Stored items
____________________
<file path="src/pfs_pkg.sv">
// Package: constants, states and carriers of the program flash sequencer
package pfs_pkg;
  // Register byte offsets
  localparam logic [7:0] OFS_CTRL   = 8'h00;
  localparam logic [7:0] OFS_UNLOCK = 8'h04;
  localparam logic [7:0] OFS_PTR    = 8'h08;
  localparam logic [7:0] OFS_LATCH  = 8'h0C;
  localparam logic [7:0] OFS_TOP    = 8'h10;
  localparam logic [7:0] OFS_STATUS = 8'h14;
  // Control register fields
  localparam int CTRL_PGM_SEL   = 7;
  localparam int CTRL_CFG_SEL   = 6;
  localparam int CTRL_ERASE_SEL = 4;
  localparam int CTRL_WR_ERR    = 3;
  localparam int CTRL_WR_EN     = 2;
  localparam int CTRL_START     = 1;
  // Table operation register fields
  localparam int TOP_READ  = 0;
  localparam int TOP_WRITE = 1;
  localparam int TOP_MODE  = 2;
  // Status register fields
  localparam int STAT_DONE = 0;
  localparam int STAT_BUSY = 1;
  // Unlock keys
  localparam logic [7:0] KEY_FIRST  = 8'h55;
  localparam logic [7:0] KEY_SECOND = 8'hAA;
  // Geometry and reset values
  localparam int          PTR_W     = 22;
  localparam int          ROW_BYTES = 64;
  localparam int          IDX_W     = 6;
  localparam logic [7:0]  HOLD_INIT = 8'hFF;
  localparam logic [21:0] PTR_INIT  = 22'h000000;
  localparam logic [7:0]  BYTE_ZERO = 8'h00;
  // Long cycle timing
  localparam int CLK_KHZ       = 25000;
  localparam int LONG_TIME_US  = 2000;
  localparam int LONG_CYCLES   = (LONG_TIME_US * CLK_KHZ) / 1000;

  typedef enum logic [1:0] {
    PM_KEEP    = 2'b00,
    PM_POSTINC = 2'b01,
    PM_POSTDEC = 2'b10,
    PM_PREINC  = 2'b11
  } pfs_ptr_mode_t;

  typedef enum logic [1:0] {
    UL_NONE   = 2'b00,
    UL_FIRST  = 2'b01,
    UL_ARMED  = 2'b10
  } pfs_unlock_t;

  typedef enum logic [2:0] {
    ST_IDLE    = 3'b000,
    ST_RD      = 3'b001,
    ST_ERASE   = 3'b010,
    ST_PROG_RD = 3'b011,
    ST_PROG_WR = 3'b100,
    ST_WAIT    = 3'b101,
    ST_DONE    = 3'b110
  } pfs_state_t;

  typedef struct packed {
    logic        strobe;
    logic [21:0] addr;
    logic [7:0]  data;
  } pfs_pgm_t;

  typedef struct packed {
    logic        strobe;
    logic [15:0] row;
  } pfs_erase_t;
endpackage

</file>
<file path="src/pfs_sequencer.sv">
// Program flash self-programming sequencer with Wishbone register slave
`timescale 1ns/100ps
`default_nettype none
module pfs_sequencer
  import pfs_pkg::*;
#(
  parameter int LONG_CNT = pfs_pkg::LONG_CYCLES
) (
  // Clock and reset
  input  wire logic                   clk_in,
  input  wire logic                   reset_in,
  // Wishbone slave
  input  wire logic                   wb_cyc_in,
  input  wire logic                   wb_stb_in,
  input  wire logic                   wb_we_in,
  input  wire logic [7:0]             wb_adr_in,
  input  wire logic [3:0]             wb_sel_in,
  input  wire logic [31:0]            wb_dat_in,
  output logic      [31:0]            wb_dat_out,
  output logic                        wb_ack_out,
  // Flash array read port, data in the same cycle as address
  output logic      [20:0]            flash_raddr_out,
  input  wire logic [15:0]            flash_rdata_in,
  // Flash array erase and program requests
  output pfs_pkg::pfs_erase_t         flash_erase_out,
  output pfs_pkg::pfs_pgm_t           flash_pgm_out,
  // Core halt during long cycles
  output logic                        core_stall_out
);
  localparam int CW = $clog2(LONG_CNT + 1);

  pfs_state_t     state, next_state;
  pfs_unlock_t    unlock, next_unlock;
  logic [PTR_W-1:0] table_pointer, next_pointer;
  logic [7:0]     table_latch, next_latch;
  logic           pgm_sel, next_pgm_sel, cfg_sel, next_cfg_sel;
  logic           erase_sel, next_erase_sel, wr_en, next_wr_en;
  logic           start, next_start, wr_err, next_wr_err;
  logic           done_flag, next_done_flag;
  logic           rd_hi, next_rd_hi;
  logic [IDX_W-1:0] idx, next_idx;
  logic [CW-1:0]  timer, next_timer;
  logic           ack, next_ack;
  logic [31:0]    rdata, next_rdata;
  logic [20:0]    raddr, next_raddr;
  pfs_erase_t     erase_q, next_erase;
  pfs_pgm_t       pgm_q, next_pgm;
  logic           hold_wr, hold_preset;
  logic [IDX_W-1:0] hold_rd_addr;
  logic [7:0]     hold_rd_data;
  logic           acc, wr_acc, long_busy;
  logic [PTR_W-1:0] eff_ptr;
  pfs_ptr_mode_t  mode;

  // One decode used by both the read and write paths
  function automatic logic hit(input logic [7:0] adr, input logic [7:0] ofs);
    return adr[7:2] == ofs[7:2];
  endfunction

  assign acc       = wb_cyc_in && wb_stb_in && !ack;
  assign wr_acc    = acc && wb_we_in;
  assign long_busy = (state == ST_ERASE) || (state == ST_PROG_RD) ||
                     (state == ST_PROG_WR) || (state == ST_WAIT) || (state == ST_DONE);
  assign mode      = pfs_ptr_mode_t'(wb_dat_in[TOP_MODE +: 2]);
  // Pre-increment touches the low 21 bits only
  assign eff_ptr   = (mode == PM_PREINC) ?
                     {table_pointer[21], table_pointer[20:0] + 21'h000001} : table_pointer;

  always_comb begin
    next_state     = state;
    next_unlock    = unlock;
    next_pointer   = table_pointer;
    next_latch     = table_latch;
    next_pgm_sel   = pgm_sel;
    next_cfg_sel   = cfg_sel;
    next_erase_sel = erase_sel;
    next_wr_en     = wr_en;
    next_start     = start;
    next_wr_err    = wr_err;
    next_done_flag = done_flag;
    next_rd_hi     = rd_hi;
    next_idx       = idx;
    next_timer     = timer;
    next_ack       = acc;
    next_rdata     = 32'h00000000;
    next_raddr     = raddr;
    next_erase     = '{strobe: 1'b0, row: erase_q.row};
    next_pgm       = '{strobe: 1'b0, addr: pgm_q.addr, data: pgm_q.data};
    hold_wr        = 1'b0;
    hold_preset    = 1'b0;
    hold_rd_addr   = idx;

    // Register reads
    if (acc && !wb_we_in) begin
      if (hit(wb_adr_in, OFS_CTRL)) begin
        next_rdata[7:0] = {pgm_sel, cfg_sel, 1'b0, erase_sel, wr_err, wr_en, start, 1'b0};
      end else if (hit(wb_adr_in, OFS_PTR)) begin
        next_rdata[PTR_W-1:0] = table_pointer;
      end else if (hit(wb_adr_in, OFS_LATCH)) begin
        next_rdata[7:0] = table_latch;
      end else if (hit(wb_adr_in, OFS_STATUS)) begin
        next_rdata[STAT_DONE] = done_flag;
        next_rdata[STAT_BUSY] = state != ST_IDLE;
      end
    end

    // Unlock tracker: any other write breaks the chain
    if (wr_acc) begin
      next_unlock = UL_NONE;
      if (hit(wb_adr_in, OFS_UNLOCK) && wb_sel_in[0]) begin
        if (wb_dat_in[7:0] == KEY_FIRST) begin
          next_unlock = UL_FIRST;
        end else if (wb_dat_in[7:0] == KEY_SECOND && unlock == UL_FIRST) begin
          next_unlock = UL_ARMED;
        end
      end
    end

    // Register writes, ignored while a long cycle holds the core
    if (wr_acc && !long_busy) begin
      if (hit(wb_adr_in, OFS_CTRL) && wb_sel_in[0]) begin
        next_pgm_sel   = wb_dat_in[CTRL_PGM_SEL];
        next_cfg_sel   = wb_dat_in[CTRL_CFG_SEL];
        next_erase_sel = wb_dat_in[CTRL_ERASE_SEL];
        next_wr_en     = wb_dat_in[CTRL_WR_EN];
        next_wr_err    = wb_dat_in[CTRL_WR_ERR];
        if (wb_dat_in[CTRL_START] && !start && state == ST_IDLE) begin
          if (unlock == UL_ARMED && wb_dat_in[CTRL_WR_EN] && wb_dat_in[CTRL_PGM_SEL] &&
              !wb_dat_in[CTRL_CFG_SEL]) begin
            next_start  = 1'b1;
            next_wr_err = 1'b1;
            next_idx    = '0;
            next_timer  = CW'(LONG_CNT);
            next_state  = wb_dat_in[CTRL_ERASE_SEL] ? ST_ERASE : ST_PROG_RD;
          end else begin
            // Refused start: flash untouched, error marked
            next_wr_err = 1'b1;
          end
        end
      end
      if (hit(wb_adr_in, OFS_PTR)) begin
        for (int b = 0; b < 2; b++) begin
          if (wb_sel_in[b]) begin
            next_pointer[b*8 +: 8] = wb_dat_in[b*8 +: 8];
          end
        end
        // Upper lane carries only pointer bits 21:16
        if (wb_sel_in[2]) begin
          next_pointer[21:16] = wb_dat_in[21:16];
        end
      end
      if (hit(wb_adr_in, OFS_LATCH) && wb_sel_in[0]) begin
        next_latch = wb_dat_in[7:0];
      end
      if (hit(wb_adr_in, OFS_STATUS) && wb_sel_in[0] && wb_dat_in[STAT_DONE]) begin
        next_done_flag = 1'b0;
      end
      if (hit(wb_adr_in, OFS_TOP) && wb_sel_in[0] && state == ST_IDLE &&
          (wb_dat_in[TOP_READ] || wb_dat_in[TOP_WRITE])) begin
        unique case (mode)
          PM_POSTINC: next_pointer[20:0] = table_pointer[20:0] + 21'h000001;
          PM_POSTDEC: next_pointer[20:0] = table_pointer[20:0] - 21'h000001;
          PM_PREINC:  next_pointer       = eff_ptr;
          PM_KEEP:    next_pointer       = table_pointer;
        endcase
        if (wb_dat_in[TOP_READ]) begin
          next_raddr = eff_ptr[21:1];
          next_rd_hi = eff_ptr[0];
          next_state = ST_RD;
        end else begin
          hold_wr = 1'b1;
        end
      end
    end

    unique case (state)
      ST_IDLE: begin
      end
      ST_RD: begin
        // Array answers within the cycle its address stands
        next_latch = rd_hi ? flash_rdata_in[15:8] : flash_rdata_in[7:0];
        next_state = ST_IDLE;
      end
      ST_ERASE: begin
        next_erase = '{strobe: 1'b1, row: table_pointer[21:6]};
        next_state = ST_WAIT;
      end
      ST_PROG_RD: begin
        next_state = ST_PROG_WR;
      end
      ST_PROG_WR: begin
        // Array can only clear bits, so an all-ones byte needs no pulse
        if (hold_rd_data != HOLD_INIT) begin
          next_pgm = '{strobe: 1'b1, addr: {table_pointer[21:6], idx}, data: hold_rd_data};
        end
        next_idx   = idx + 6'h01;
        next_state = (idx == IDX_W'(ROW_BYTES - 1)) ? ST_WAIT : ST_PROG_RD;
      end
      ST_WAIT: begin
        next_timer = timer - CW'(1);
        if (timer == CW'(1)) begin
          next_state = ST_DONE;
        end
      end
      ST_DONE: begin
        hold_preset    = 1'b1;
        next_start     = 1'b0;
        next_erase_sel = 1'b0;
        next_wr_err    = 1'b0;
        next_done_flag = 1'b1;
        next_state     = ST_IDLE;
      end
      default: next_state = ST_IDLE;
    endcase

    if (reset_in) begin
      next_state     = ST_IDLE;
      next_unlock    = UL_NONE;
      next_pointer   = PTR_INIT;
      next_latch     = BYTE_ZERO;
      next_pgm_sel   = 1'b0;
      next_cfg_sel   = 1'b0;
      next_erase_sel = 1'b0;
      next_wr_en     = 1'b0;
      next_start     = 1'b0;
      // Error survives reset so software can see an aborted cycle
      next_wr_err    = wr_err | long_busy;
      next_done_flag = 1'b0;
      next_rd_hi     = 1'b0;
      next_idx       = '0;
      next_timer     = '0;
      next_ack       = 1'b0;
      next_rdata     = 32'h00000000;
      next_raddr     = 21'h000000;
      next_erase     = '{strobe: 1'b0, row: 16'h0000};
      next_pgm       = '{strobe: 1'b0, addr: PTR_INIT, data: BYTE_ZERO};
    end
  end

  always_ff @(posedge clk_in) begin
    state         <= next_state;
    unlock        <= next_unlock;
    table_pointer <= next_pointer;
    table_latch   <= next_latch;
    pgm_sel       <= next_pgm_sel;
    cfg_sel       <= next_cfg_sel;
    erase_sel     <= next_erase_sel;
    wr_en         <= next_wr_en;
    start         <= next_start;
    wr_err        <= next_wr_err;
    done_flag     <= next_done_flag;
    rd_hi         <= next_rd_hi;
    idx           <= next_idx;
    timer         <= next_timer;
    ack           <= next_ack;
    rdata         <= next_rdata;
    raddr         <= next_raddr;
    erase_q       <= next_erase;
    pgm_q         <= next_pgm;
  end

  pfs_hold_mem #(.DEPTH(ROW_BYTES), .AW(IDX_W)) u_hold (
    .clk_in      (clk_in),
    .reset_in    (reset_in),
    .wr_in       (hold_wr),
    .wr_addr_in  (eff_ptr[IDX_W-1:0]),
    .wr_data_in  (table_latch),
    .preset_in   (hold_preset),
    .rd_addr_in  (hold_rd_addr),
    .rd_data_out (hold_rd_data)
  );

  assign wb_ack_out      = ack;
  assign wb_dat_out      = rdata;
  assign flash_raddr_out = raddr;
  assign flash_erase_out = erase_q;
  assign flash_pgm_out   = pgm_q;
  assign core_stall_out  = long_busy;
endmodule
`default_nettype wire

</file>
<file path="src/pfs_hold_mem.sv">
// Holding registers: byte memory with registered read and bulk preset
`timescale 1ns/100ps
`default_nettype none
module pfs_hold_mem #(
  parameter int DEPTH = 64,
  parameter int AW    = 6
) (
  // Clock and reset
  input  wire logic          clk_in,
  input  wire logic          reset_in,
  // Write port
  input  wire logic          wr_in,
  input  wire logic [AW-1:0] wr_addr_in,
  input  wire logic [7:0]    wr_data_in,
  // Bulk preset
  input  wire logic          preset_in,
  // Read port
  input  wire logic [AW-1:0] rd_addr_in,
  output logic      [7:0]    rd_data_out
);
  import pfs_pkg::*;

  logic [7:0] mem      [DEPTH];
  logic [7:0] next_mem [DEPTH];
  logic [7:0] next_rd_data;

  always_comb begin
    for (int i = 0; i < DEPTH; i++) begin
      if (reset_in || preset_in) begin
        next_mem[i] = HOLD_INIT;
      end else if (wr_in && (wr_addr_in == AW'(i))) begin
        next_mem[i] = wr_data_in;
      end else begin
        next_mem[i] = mem[i];
      end
    end
    next_rd_data = reset_in ? HOLD_INIT : mem[rd_addr_in];
  end

  always_ff @(posedge clk_in) begin
    mem         <= next_mem;
    rd_data_out <= next_rd_data;
  end
endmodule
`default_nettype wire

</file>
____________________
> **Work order**
Send back the lines of the records word for word, from the very first through the line containing "localparam logic [7:0] OFS_LATCH".

> **Response area**
<file path="src/pfs_pkg.sv">
// Package: constants, states and carriers of the program flash sequencer
package pfs_pkg;
  // Register byte offsets
  localparam logic [7:0] OFS_CTRL   = 8'h00;
  localparam logic [7:0] OFS_UNLOCK = 8'h04;
  localparam logic [7:0] OFS_PTR    = 8'h08;
  localparam logic [7:0] OFS_LATCH  = 8'h0C;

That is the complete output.